Create Named Locations
First thing we need to do is set up the countries we want to allow in the “Named locations” section of the conditional access policy blade in Azure AD. Since we will be making exclusions to this blocking policy based on geo-location, we’ll need to set the countries we want to allow over here first so they will be available to ad to any policies later. Follow these two steps:
- In the “Named locations” section of the Conditional Access blade in Azure AD, click “+New location”:
- In the Named locations blade, choose “Countries/Regions” and start searching for United States, for example, and then select it. Repeat this step for any other countries you want to be made available to your policies. Again, these will be the countries that you will be allowing access to. Don’t worry – adding these countries here has no effect until you choose them as a condition in a policy:
Create Your Policy… Safely
It’s always good to have an escape plan. This way of thinking is no different when it comes to conditional access policies. I believe that it’s good practice when creating any conditional access policies that you add two security groups (they can be cloud-based groups, but synced groups from on-prem are even better since you can add users to the group outside of Azure AD in case you really get stuck), even if they are empty, to the “exclude” tab of the “Users and groups” assignments (see image below). One group should be a group that is added to ALL conditional access policies and the other group should be one specific to the policy being configured. This gives you the flexibility you need to add a user to that group to exclude them from the policy for troubleshooting or to get yourself out of a bind. I’ve seen unsuspecting admins lock themselves out from Azure completely because of a conditional access policy that targeted all users and groups and all apps – not good!

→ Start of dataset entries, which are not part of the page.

**src/rtl/omc_pkg.sv**
```systemverilog
// package for the output override and maintenance control block
// assumes a 125 MHz core clock and an Avalon-MM master with waitrequest
package omc_pkg;
    // structure
    localparam int NG = 2;
    localparam int CPG = 4;
    localparam int NC = NG * CPG;
    localparam int AW = 6;
    localparam int DW = 32;
    localparam int TW = 16;
    // register byte offsets
    localparam logic [AW-1:0] OFF_MSRC = 6'h00;
    localparam logic [AW-1:0] OFF_MCMD = 6'h04;
    localparam logic [AW-1:0] OFF_STAT = 6'h08;
    localparam logic [AW-1:0] OFF_DCTL = 6'h0C;
    localparam logic [AW-1:0] OFF_DCMD = 6'h10;
    localparam logic [AW-1:0] OFF_FCFG = 6'h14;
    localparam logic [AW-1:0] OFF_FCMD = 6'h18;
    localparam logic [AW-1:0] OFF_FVAL = 6'h1C;
    localparam logic [AW-1:0] OFF_DTMO = 6'h20;
    localparam logic [AW-1:0] OFF_FTMO = 6'h24;
    localparam logic [AW-1:0] OFF_SERV = 6'h28;
    localparam logic [AW-1:0] OFF_ROT = 6'h2C;
    localparam logic [AW-1:0] OFF_OUTS = 6'h30;
    // field positions
    localparam int MC_COMM_SET = 0;
    localparam int MC_COMM_CLR = 1;
    localparam int MC_MAN_REQ = 2;
    localparam int SV_TRIP = 0;
    localparam int SV_REBOOT = 1;
    localparam int ST_SRC_REJ = 1;
    localparam int ST_MAN_REJ = 2;
    // activation source codes and reset values
    localparam logic [1:0] SRC_MANUAL = 2'h0;
    localparam logic [1:0] SRC_COMM = 2'h1;
    localparam logic [1:0] SRC_DI = 2'h2;
    localparam logic [1:0] SRC_BAD = 2'h3;
    localparam logic [1:0] SRC_RST = 2'h0;
    localparam logic [DW-1:0] TMO_RST = 32'h03E8_03E8;
    // timing: timeouts count in steps of one millisecond
    localparam int unsigned CLK_PERIOD_NS = 8;
    localparam int unsigned TICK_NS = 1000000;
    localparam int unsigned TICK_CYC = TICK_NS / CLK_PERIOD_NS;
    localparam int TCW = 17;

    typedef enum logic [2:0] {
        MS_INIT = 3'b001,
        MS_OFF = 3'b010,
        MS_ON = 3'b100
    } omc_mstate_type;

    typedef struct packed {
        logic [AW-1:0] address;
        logic read;
        logic write;
        logic [DW-1:0] writedata;
    } omc_avs_req_type;
endpackage

```
**src/rtl/omc_override_ctrl.sv**
```systemverilog
// output override and maintenance control: maintenance mode, disarm, force,
// manual trip, reboot and health indication behind an Avalon-MM slave
// assumes all inputs synchronous to core_clk_i; contact drivers sit outside
//
// Implementation choices: the address map and the Avalon-MM slave port.

// Operation
// maintenance from panel, communication or input
// maintenance state kept in nonvolatile store
// manual activation only from panel
// refuse source change while activation asserted
// complementary active and inactive status outputs
// disarmed group contacts never switch
// timed disarm ends when timer expires
// permanent disarm holds until cancelled; the code also ends it when the group's disarm control bit is cleared
// zone and supervision outputs never disarmed
// disarm needs unlatched, no hold, control, command
// timed force ends when timer expires
// permanent force holds until cancelled
// group force beats single-contact force
// disarming dominates forcing
// force applies only undisarmed commanded contacts
// service command issues manual trip
// steady green only after boot, protection running
// reboot on operator service request
// flag measured rotation differing from setting
// separate timeout timer per group function
module omc_override_ctrl #(
    parameter int unsigned TICK_CYCLES = omc_pkg::TICK_CYC
) (
    // clock and reset
    input wire logic core_clk_i,
    input wire logic resetn_i,
    // register bus
    input wire omc_pkg::omc_avs_req_type avs_req_i,
    output logic [omc_pkg::DW-1:0] avs_readdata_o,
    output logic avs_waitrequest_o,
    // maintenance sources and storage
    input wire logic panel_maint_set_i,
    input wire logic panel_maint_clr_i,
    input wire logic maint_di_i,
    input wire logic nv_state_i,
    output logic nv_wr_o,
    output logic nv_data_o,
    output logic maint_active_o,
    output logic maint_inactive_o,
    // relay outputs
    input wire logic [omc_pkg::NC-1:0] prot_req_i,
    input wire logic [omc_pkg::NC-1:0] latched_i,
    input wire logic [omc_pkg::NC-1:0] hold_run_i,
    input wire logic zone_req_i,
    input wire logic supv_req_i,
    output logic [omc_pkg::NC-1:0] contact_o,
    output logic zone_o,
    output logic supv_o,
    // service and health
    input wire logic boot_done_i,
    input wire logic prot_run_i,
    input wire logic meas_rot_i,
    output logic trip_o,
    output logic reboot_o,
    output logic health_green_o,
    output logic rot_mismatch_o
);
    import omc_pkg::*;

    logic wait_q;
    logic [DW-1:0] rdata_q;
    logic [DW-1:0] next_rdata;
    logic [1:0] src;
    logic man_flag;
    logic comm_flag;
    logic src_rej;
    logic man_rej;
    logic [NG-1:0] dis_ctrl;
    logic [NG-1:0] dis_perm;
    logic [NG-1:0] frc_perm;
    logic [NC+NG-1:0] frc_val;
    logic [DW-1:0] dis_tmo;
    logic [DW-1:0] frc_tmo;
    logic rot_cfg;
    omc_mstate_type mstate;
    omc_mstate_type next_mstate;
    logic [TCW-1:0] tick_cnt;
    logic tick;
    logic [NG-1:0] dis_on;
    logic [NG-1:0] frc_grp;
    logic [NC-1:0] sgl_on;
    logic [TW-1:0] dis_cnt [NG];
    logic [TW-1:0] frc_cnt [NG];
    wire [NG-1:0] next_dis_on;
    wire [NG-1:0] next_frc_grp;
    wire [NC-1:0] next_sgl;
    wire [NC-1:0] next_contact;
    wire [NC-1:0] dis_c;
    wire [TW-1:0] next_dis_cnt [NG];
    wire [TW-1:0] next_frc_cnt [NG];

    // bus: one wait cycle, then the request completes
    wire [AW-1:0] addr = avs_req_i.address;
    wire [DW-1:0] wd = avs_req_i.writedata;
    wire bus_req = avs_req_i.read | avs_req_i.write;
    wire wr_en = avs_req_i.write & ~wait_q;
    wire wr_msrc = wr_en & (addr == OFF_MSRC);
    wire wr_mcmd = wr_en & (addr == OFF_MCMD);
    wire wr_stat = wr_en & (addr == OFF_STAT);
    wire wr_dctl = wr_en & (addr == OFF_DCTL);
    wire wr_dcmd = wr_en & (addr == OFF_DCMD);
    wire wr_fcfg = wr_en & (addr == OFF_FCFG);
    wire wr_fcmd = wr_en & (addr == OFF_FCMD);
    wire wr_fval = wr_en & (addr == OFF_FVAL);
    wire wr_dtmo = wr_en & (addr == OFF_DTMO);
    wire wr_ftmo = wr_en & (addr == OFF_FTMO);
    wire wr_serv = wr_en & (addr == OFF_SERV);
    wire wr_rot = wr_en & (addr == OFF_ROT);

    always_ff @(posedge core_clk_i or negedge resetn_i) begin
        if (!resetn_i) begin
            wait_q <= 1'b1;
            rdata_q <= '0;
        end else begin
            wait_q <= ~(bus_req & wait_q);
            if (bus_req && wait_q) begin
                rdata_q <= next_rdata;
            end
        end
    end
    assign avs_waitrequest_o = wait_q;
    assign avs_readdata_o = rdata_q;

    always_comb begin
        next_rdata = '0;
        if (addr == OFF_MSRC) begin
            next_rdata[1:0] = src;
        end else if (addr == OFF_STAT) begin
            next_rdata[5:0] = {health_green_o, rot_mismatch_o, mstate == MS_ON, man_rej,
                               src_rej, maint_active_o};
        end else if (addr == OFF_DCTL) begin
            next_rdata[2*NG-1:0] = {dis_perm, dis_ctrl};
        end else if (addr == OFF_FCFG) begin
            next_rdata[NG-1:0] = frc_perm;
        end else if (addr == OFF_FVAL) begin
            next_rdata[NC+NG-1:0] = frc_val;
        end else if (addr == OFF_DTMO) begin
            next_rdata = dis_tmo;
        end else if (addr == OFF_FTMO) begin
            next_rdata = frc_tmo;
        end else if (addr == OFF_ROT) begin
            next_rdata[0] = rot_cfg;
        end else if (addr == OFF_OUTS) begin
            next_rdata[3*NC+NG-1:0] = {sgl_on, frc_grp, dis_c, contact_o};
        end
    end

    // maintenance activation; the bus stands for the remote tool
    wire src_act = (src == SRC_DI) ? maint_di_i :
                   (src == SRC_COMM) ? comm_flag : man_flag;
    wire src_try = wr_msrc & (wd[1:0] != SRC_BAD);
    wire src_refuse = wr_msrc & src_act;
    wire man_from_bus = wr_mcmd & wd[MC_MAN_REQ];
    wire restoring = (mstate == MS_INIT);

    always_ff @(posedge core_clk_i or negedge resetn_i) begin
        if (!resetn_i) begin
            src <= SRC_RST;
            man_flag <= 1'b0;
            comm_flag <= 1'b0;
            src_rej <= 1'b0;
            man_rej <= 1'b0;
        end else begin
            if (src_try && !src_act) begin
                src <= wd[1:0];
            end
            // stored state reloads both latched sources after power-up
            if (restoring) begin
                man_flag <= nv_state_i;
                comm_flag <= nv_state_i;
            end else begin
                man_flag <= panel_maint_set_i | (man_flag & ~panel_maint_clr_i);
                comm_flag <= (wr_mcmd & wd[MC_COMM_SET]) |
                             (comm_flag & ~(wr_mcmd & wd[MC_COMM_CLR]));
            end
            // sticky flags: a new event wins over a write-one clear
            src_rej <= src_refuse | (src_rej & ~(wr_stat & wd[ST_SRC_REJ]));
            man_rej <= man_from_bus | (man_rej & ~(wr_stat & wd[ST_MAN_REJ]));
        end
    end

    always_comb begin
        next_mstate = mstate;
        case (mstate)
            MS_INIT: next_mstate = nv_state_i ? MS_ON : MS_OFF;
            MS_OFF: next_mstate = src_act ? MS_ON : MS_OFF;
            MS_ON: next_mstate = src_act ? MS_ON : MS_OFF;
            default: next_mstate = MS_INIT;
        endcase
    end

    always_ff @(posedge core_clk_i or negedge resetn_i) begin
        if (!resetn_i) begin
            mstate <= MS_INIT;
            maint_active_o <= 1'b0;
            maint_inactive_o <= 1'b0;
            nv_wr_o <= 1'b0;
            nv_data_o <= 1'b0;
        end else begin
            mstate <= next_mstate;
            maint_active_o <= (next_mstate == MS_ON);
            maint_inactive_o <= (next_mstate == MS_OFF);
            // store only real changes, never the restore itself
            nv_wr_o <= !restoring && (next_mstate != mstate);
            nv_data_o <= (next_mstate == MS_ON);
        end
    end

    // configuration registers
    always_ff @(posedge core_clk_i or negedge resetn_i) begin
        if (!resetn_i) begin
            dis_ctrl <= '0;
            dis_perm <= '0;
            frc_perm <= '0;
            frc_val <= '0;
            dis_tmo <= TMO_RST;
            frc_tmo <= TMO_RST;
            rot_cfg <= 1'b0;
        end else begin
            if (wr_dctl) begin
                {dis_perm, dis_ctrl} <= wd[2*NG-1:0];
            end
            if (wr_fcfg) begin
                frc_perm <= wd[NG-1:0];
            end
            if (wr_fval) begin
                frc_val <= wd[NC+NG-1:0];
            end
            if (wr_dtmo) begin
                dis_tmo <= wd;
            end
            if (wr_ftmo) begin
                frc_tmo <= wd;
            end
            if (wr_rot) begin
                rot_cfg <= wd[0];
            end
        end
    end

    // millisecond step for the timeouts
    assign tick = (tick_cnt == TCW'(TICK_CYCLES - 1));
    always_ff @(posedge core_clk_i or negedge resetn_i) begin
        if (!resetn_i) begin
            tick_cnt <= '0;
        end else begin
            tick_cnt <= tick ? '0 : tick_cnt + 1'b1;
        end
    end

    // disarm and force per output card group
    for (genvar g = 0; g < NG; g++) begin : grp
        wire dapply = wr_dcmd & wd[g] & dis_ctrl[g];
        wire dcancel = wr_dcmd & wd[NG+g];
        wire dexp = dis_on[g] & ~dis_perm[g] & (dis_cnt[g] == '0);
        wire fgapply = wr_fcmd & wd[NC+g];
        wire fsapply = wr_fcmd & (|wd[g*CPG +: CPG]);
        wire fcancel = wr_fcmd & wd[NC+NG+g];
        wire factive = frc_grp[g] | (|sgl_on[g*CPG +: CPG]);
        wire fexp = factive & ~frc_perm[g] & (frc_cnt[g] == '0);
        // dropping the control also ends a disarm; permanent waits for cancel
        assign next_dis_on[g] = dis_ctrl[g] & ~dcancel &
                                (dapply | (dis_on[g] & ~dexp));
        assign next_dis_cnt[g] = dapply ? dis_tmo[g*TW +: TW] :
                                 (tick && dis_cnt[g] != '0) ? dis_cnt[g] - 1'b1 :
                                 dis_cnt[g];
        assign next_frc_grp[g] = ~fcancel & (fgapply | (frc_grp[g] & ~fexp));
        assign next_frc_cnt[g] = (fgapply | fsapply) ? frc_tmo[g*TW +: TW] :
                                 (tick && frc_cnt[g] != '0) ? frc_cnt[g] - 1'b1 :
                                 frc_cnt[g];
        for (genvar c = 0; c < CPG; c++) begin : ct
            localparam int I = g * CPG + c;
            assign dis_c[I] = dis_on[g] & ~latched_i[I] & ~hold_run_i[I];
            // a single force aimed at a disarmed contact is dropped
            assign next_sgl[I] = ~fcancel &
                                 ((wr_fcmd & wd[I] & ~dis_c[I]) | (sgl_on[I] & ~fexp));
            assign next_contact[I] = dis_c[I] ? contact_o[I] :
                                     frc_grp[g] ? frc_val[NC+g] :
                                     sgl_on[I] ? frc_val[I] : prot_req_i[I];
        end
    end

    always_ff @(posedge core_clk_i or negedge resetn_i) begin
        if (!resetn_i) begin
            dis_on <= '0;
            frc_grp <= '0;
            sgl_on <= '0;
            dis_cnt <= '{default: '0};
            frc_cnt <= '{default: '0};
            contact_o <= '0;
            zone_o <= 1'b0;
            supv_o <= 1'b0;
        end else begin
            dis_on <= next_dis_on;
            frc_grp <= next_frc_grp;
            sgl_on <= next_sgl;
            dis_cnt <= next_dis_cnt;
            frc_cnt <= next_frc_cnt;
            contact_o <= next_contact;
            zone_o <= zone_req_i;
            supv_o <= supv_req_i;
        end
    end

    // service actions and indication
    always_ff @(posedge core_clk_i or negedge resetn_i) begin
        if (!resetn_i) begin
            trip_o <= 1'b0;
            reboot_o <= 1'b0;
            health_green_o <= 1'b0;
            rot_mismatch_o <= 1'b0;
        end else begin
            // held until the next millisecond step so the breaker sees it
            trip_o <= (wr_serv & wd[SV_TRIP]) | (trip_o & ~tick);
            reboot_o <= wr_serv & wd[SV_REBOOT];
            health_green_o <= boot_done_i & prot_run_i;
            rot_mismatch_o <= meas_rot_i ^ rot_cfg;
        end
    end
endmodule

```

Now that you’ve given yourself a safety net, switch over to the Include tab on this same blade and target All users since you want to make this an all-encompassing policy targeting everyone (except the groups we specified above).
Now that you have the “who” part of your policy done, let’s move over to the “Cloud apps or actions” section of the policy to target all of our apps (see image below). This is the “what” part of your policy. You have the same flexibility here you do with targeting users, so set this to whatever might be appropriate for your environment.
Next, we’ll be setting up the location piece of this particular policy puzzle. Click over to the “Conditions” section of your policy. Then choose the condition based on “Locations” and choose “Any location” under the Include tab on this blade (see image below). Note you may have to toggle the Configure button:
Then choose the “Exclude” tab and pick the countries you’d like to allow access from, like below for example. Use the selections that are appropriate for your environment. In this example, I’m only allowing traffic from the US and Canada. Once you’re all set, click Done and Done.:
Finally, let’s choose our access controls. Head over to the “Access controls” section of your policy. In this blade, we are going to choose to “Block”.
Once you verify your settings by double checking your work, you can enable the policy and enjoy a more locked down tenant.
Overview of the Policy
Here is a high level overview of what’s happening with this policy:
- Who – You’re targeting everyone except people in the exclusion safety groups you created.
- What – You’re targeting ALL apps in your tenant. This will include any and all Office 365 apps like Exchange Online, SharePoint Online, etc…
- Where – You’re targeting all locations and excluding the countries you wish to allow access from.
- Based on all of the above criteria, you are blocking access.
Things To Note
There are a few important things to be aware of when it comes to conditional access policies (CAP). This list is not exhaustive, but is a good general reference. Please see this excellent reference article for a deeper understanding of how these policies work.
- CAP’s that conflict (same conditions, same users\groups, etc..), a Block action will ALWAYS win.
- CAP’s are cumulative meaning their settings merge when a user is targeted for multiple policies that satisfy multiple conditions. So if one Grant policy requires MFA and another requires a compliant device, that user\condition targeted for both policies will need BOTH a compliant device AND MFA. In effect, the policies merge.
- Expounding on the above, CAP’s don’t have priorities like mail flow rules or anti-spam policies in Exchange Online, for example.
- Make use of the what-if tool in the CAP blade to see which policy or policies could effect which users,
It’s important to have a defense-in-depth approach to your security plan. Using Azure AD Conditional Access Policies is a great way to help augment and control access to your resources in Azure. As with everything you do, it’s important to TEST TEST TEST (did I mention TEST?) all of this in a non-production lab environment!